This work addresses the inconsistent performance of existing variance estimators for the Maximum Mean Discrepancy (MMD) two-sample test under varying conditions—specifically, across the null and alternative hypotheses as well as balanced and unbalanced sample settings—and the absence of a unified framework. By leveraging the U-statistic representation and Hoeffding decomposition, the authors establish the first unified, unbiased variance estimation framework for MMD that encompasses all such hypothesis and sampling configurations. Furthermore, for the one-dimensional Laplacian kernel, they develop an exact accelerated algorithm that reduces computational complexity from O(n²) to O(n log n). The proposed method demonstrates robustness in finite samples, significantly enhancing both statistical inference accuracy and computational efficiency.
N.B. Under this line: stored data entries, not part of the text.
==> config.mk <==
export PLATFORM = sky130hd
export DESIGN_NAME = m_mem_unit
export DESIGN_NICKNAME = d
export VERILOG_FILES = /design/src/rtl/mips_pkg.sv /design/src/rtl/dm_ext.sv /design/src/rtl/m_mem_unit.sv
export SDC_FILE = /design/constraint.sdc
export NUM_CORES = 1
export LEC_CHECK = 0
export BUFFER_PORTS_ARGS = -buffer_cell sky130_fd_sc_hd__buf_2
export CORE_MARGIN = 1
export CORE_UTILIZATION = 42
export CTS_CLUSTER_SIZE = 10
export DETAILED_ROUTE_END_ITERATION = 16
export PLACE_DENSITY = 0.84
export SETUP_SLACK_MARGIN = 0.02
export SYNTH_ARGS = -nofsm -noshare
export SYNTH_HDL_FRONTEND = slang
export SYNTH_SLANG_ARGS = --single-unit
==> constraint.sdc <==
create_clock -name clk -period 2.55 [get_ports clk]
set_clock_uncertainty 0.2 [all_clocks]
set_input_delay 0.1275 -clock clk [delete_from_list [all_inputs] [get_ports clk]]
set_output_delay 0.1275 -clock clk [all_outputs]
set_load 0.01 [all_outputs]
==> src/rtl/mips_pkg.sv <==
// Shared MIPS M-stage definitions: load/store opcodes, FSM state type, access-size decode helpers.
package mips_pkg;

  localparam logic [5:0] OP_LB  = 6'h20;
  localparam logic [5:0] OP_LH  = 6'h21;
  localparam logic [5:0] OP_LW  = 6'h23;
  localparam logic [5:0] OP_LBU = 6'h24;
  localparam logic [5:0] OP_LHU = 6'h25;
  localparam logic [5:0] OP_SB  = 6'h28;
  localparam logic [5:0] OP_SH  = 6'h29;
  localparam logic [5:0] OP_SW  = 6'h2b;

  typedef enum logic [1:0] {
    StIdle,
    StReq,
    StWaitResp,
    StDone
  } m_state_t;

  typedef enum logic [1:0] {
    SizeByte,
    SizeHalf,
    SizeWord
  } acc_size_t;

  typedef struct packed {
    logic      is_load;
    logic      is_store;
    acc_size_t size;
    logic      sgn;
  } mem_dec_t;

  function automatic mem_dec_t decode_op(input logic [5:0] op);
    mem_dec_t d;
    d.is_load  = 1'b0;
    d.is_store = 1'b0;
    d.size     = SizeWord;
    d.sgn      = 1'b0;
    case (op)
      OP_LB:  begin d.is_load  = 1'b1; d.size = SizeByte; d.sgn = 1'b1; end
      OP_LH:  begin d.is_load  = 1'b1; d.size = SizeHalf; d.sgn = 1'b1; end
      OP_LW:  begin d.is_load  = 1'b1; d.size = SizeWord; end
      OP_LBU: begin d.is_load  = 1'b1; d.size = SizeByte; end
      OP_LHU: begin d.is_load  = 1'b1; d.size = SizeHalf; end
      OP_SB:  begin d.is_store = 1'b1; d.size = SizeByte; end
      OP_SH:  begin d.is_store = 1'b1; d.size = SizeHalf; end
      OP_SW:  begin d.is_store = 1'b1; d.size = SizeWord; end
      default: ;
    endcase
    return d;
  endfunction

  function automatic logic is_misaligned(input acc_size_t size, input logic [1:0] b);
    logic m;
    case (size)
      SizeHalf: m = b[0];
      SizeWord: m = |b;
      default:  m = 1'b0;
    endcase
    return m;
  endfunction

endpackage

==> src/rtl/dm_ext.sv <==
// Load extender: picks the addressed byte/half from a raw bus word and sign- or zero-extends it.
module dm_ext
  import mips_pkg::*;
(
  input  logic [31:0] rdata,
  input  logic [1:0]  b,
  input  acc_size_t   size,
  input  logic        sgn,
  output logic [31:0] data
);

  logic [7:0]  byte_sel;
  logic [15:0] half_sel;

  always_comb begin
    byte_sel = rdata[7:0];
    unique case (b)
      2'd0: byte_sel = rdata[7:0];
      2'd1: byte_sel = rdata[15:8];
      2'd2: byte_sel = rdata[23:16];
      2'd3: byte_sel = rdata[31:24];
      default: byte_sel = rdata[7:0];
    endcase
    half_sel = b[1] ? rdata[31:16] : rdata[15:0];
  end

  always_comb begin
    data = rdata;
    unique case (size)
      SizeByte: data = {{24{sgn & byte_sel[7]}}, byte_sel};
      SizeHalf: data = {{16{sgn & half_sel[15]}}, half_sel};
      default:  data = rdata;
    endcase
  end

endmodule

==> src/rtl/m_mem_unit.sv <==
// M-stage memory access unit: drives a valid/ready data bus for loads/stores and stalls the
// pipeline until the access completes; non-memory instructions pass straight through.
module m_mem_unit
  import mips_pkg::*;
#(
  parameter int unsigned TIMEOUT = 255
) (
  input  logic        clk,
  input  logic        reset,
  input  logic [31:0] in_pc,
  input  logic [31:0] in_instr,
  input  logic [31:0] in_alu_out,
  input  logic [31:0] in_rt_data,
  input  logic [1:0]  in_Tnew,
  output logic        mem_req_valid,
  input  logic        mem_req_ready,
  output logic        mem_req_we,
  output logic [31:0] mem_req_addr,
  output logic [3:0]  mem_req_byteen,
  output logic [31:0] mem_req_wdata,
  input  logic        mem_resp_valid,
  input  logic [31:0] mem_resp_rdata,
  output logic        stall_M,
  output logic [31:0] dm_rdata,
  output logic        done,
  output logic        addr_err,
  output logic        bus_err
);

  localparam int unsigned CntW = (TIMEOUT > 1) ? $clog2(TIMEOUT) : 1;

  m_state_t        state_q;
  logic [CntW-1:0] cnt_q;
  logic [1:0]      b_q;
  acc_size_t       size_q;
  logic            sgn_q;

  mem_dec_t        dec;
  logic            is_mem;
  logic            misal;
  logic            start;
  logic            timeout_hit;
  logic [3:0]      byteen_new;
  logic [31:0]     wdata_new;
  logic [31:0]     ext_data;

  // PC, Tnew and the low instruction bits belong to other stages; the M unit only decodes.
  logic unused_in;
  assign unused_in = ^{in_pc, in_Tnew, in_instr[25:0]};

  assign dec    = decode_op(in_instr[31:26]);
  assign is_mem = dec.is_load | dec.is_store;
  assign misal  = is_mem & is_misaligned(dec.size, in_alu_out[1:0]);
  assign start  = (state_q == StIdle) & is_mem & ~misal;

  assign timeout_hit = (TIMEOUT != 0) && (cnt_q == CntW'(TIMEOUT - 1));

  assign addr_err = misal;
  assign done     = (state_q == StDone);
  assign bus_err  = (state_q == StWaitResp) & ~mem_resp_valid & timeout_hit;

  // The IDLE term comes straight from the decoder, so it is gated by reset to keep the
  // pipeline unfrozen while the unit is held in reset.
  assign stall_M = reset & (start | (state_q == StReq) | (state_q == StWaitResp));

  always_comb begin
    byteen_new = 4'b1111;
    wdata_new  = in_rt_data;
    unique case (dec.size)
      SizeByte: begin
        byteen_new = 4'b0001 << in_alu_out[1:0];
        wdata_new  = {4{in_rt_data[7:0]}};
      end
      SizeHalf: begin
        byteen_new = in_alu_out[1] ? 4'b1100 : 4'b0011;
        wdata_new  = {2{in_rt_data[15:0]}};
      end
      default: begin
        byteen_new = 4'b1111;
        wdata_new  = in_rt_data;
      end
    endcase
  end

  dm_ext u_dm_ext (
    .rdata (mem_resp_rdata),
    .b     (b_q),
    .size  (size_q),
    .sgn   (sgn_q),
    .data  (ext_data)
  );

  always_ff @(posedge clk or negedge reset) begin
    if (!reset) begin
      state_q        <= StIdle;
      cnt_q          <= '0;
      b_q            <= 2'b00;
      size_q         <= SizeWord;
      sgn_q          <= 1'b0;
      mem_req_valid  <= 1'b0;
      mem_req_we     <= 1'b0;
      mem_req_addr   <= '0;
      mem_req_byteen <= '0;
      mem_req_wdata  <= '0;
      dm_rdata       <= '0;
    end else begin
      unique case (state_q)
        StIdle: begin
          if (start) begin
            mem_req_valid  <= 1'b1;
            mem_req_we     <= dec.is_store;
            mem_req_addr   <= {in_alu_out[31:2], 2'b00};
            mem_req_byteen <= byteen_new;
            mem_req_wdata  <= dec.is_store ? wdata_new : '0;
            b_q            <= in_alu_out[1:0];
            size_q         <= dec.size;
            sgn_q          <= dec.sgn;
            state_q        <= StReq;
          end else if (misal) begin
            // A misaligned access retires as a nop, so W must see a zero result.
            dm_rdata <= '0;
          end
        end
        StReq: begin
          if (mem_req_ready) begin
            mem_req_valid  <= 1'b0;
            mem_req_we     <= 1'b0;
            mem_req_addr   <= '0;
            mem_req_byteen <= '0;
            mem_req_wdata  <= '0;
            cnt_q          <= '0;
            state_q        <= mem_req_we ? StDone : StWaitResp;
          end
        end
        StWaitResp: begin
          cnt_q <= cnt_q + 1'b1;
          if (mem_resp_valid) begin
            dm_rdata <= ext_data;
            state_q  <= StDone;
          end else if (timeout_hit) begin
            dm_rdata <= '0;
            state_q  <= StDone;
          end
        end
        StDone: begin
          state_q <= StIdle;
        end
        default: begin
          state_q <= StIdle;
        end
      endcase
    end
  end

  // A raised request must hold all of its fields until it is accepted.
  assert property (@(posedge clk) disable iff (!reset)
    (mem_req_valid && !mem_req_ready) |=>
      (mem_req_valid && $stable({mem_req_we, mem_req_addr, mem_req_byteen, mem_req_wdata})));

  assert property (@(posedge clk) disable iff (!reset) done |=> !done);

endmodule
The maximum mean discrepancy (MMD) is a kernel-based nonparametric statistic for two-sample testing, whose inferential accuracy depends critically on variance characterization. Existing work provides various finite-sample estimators of the MMD variance, often differing under the null and alternative hypotheses and across balanced or imbalanced sampling schemes. In this paper, we study the variance of the MMD statistic through its U-statistic representation and Hoeffding decomposition, and establish a unified finite-sample characterization covering different hypotheses and sample configurations. Building on this analysis, we propose an exact acceleration method for the univariate case under the Laplacian kernel, which reduces the overall computational complexity from $\mathcal O(n^2)$ to $\mathcal O(n \log n)$.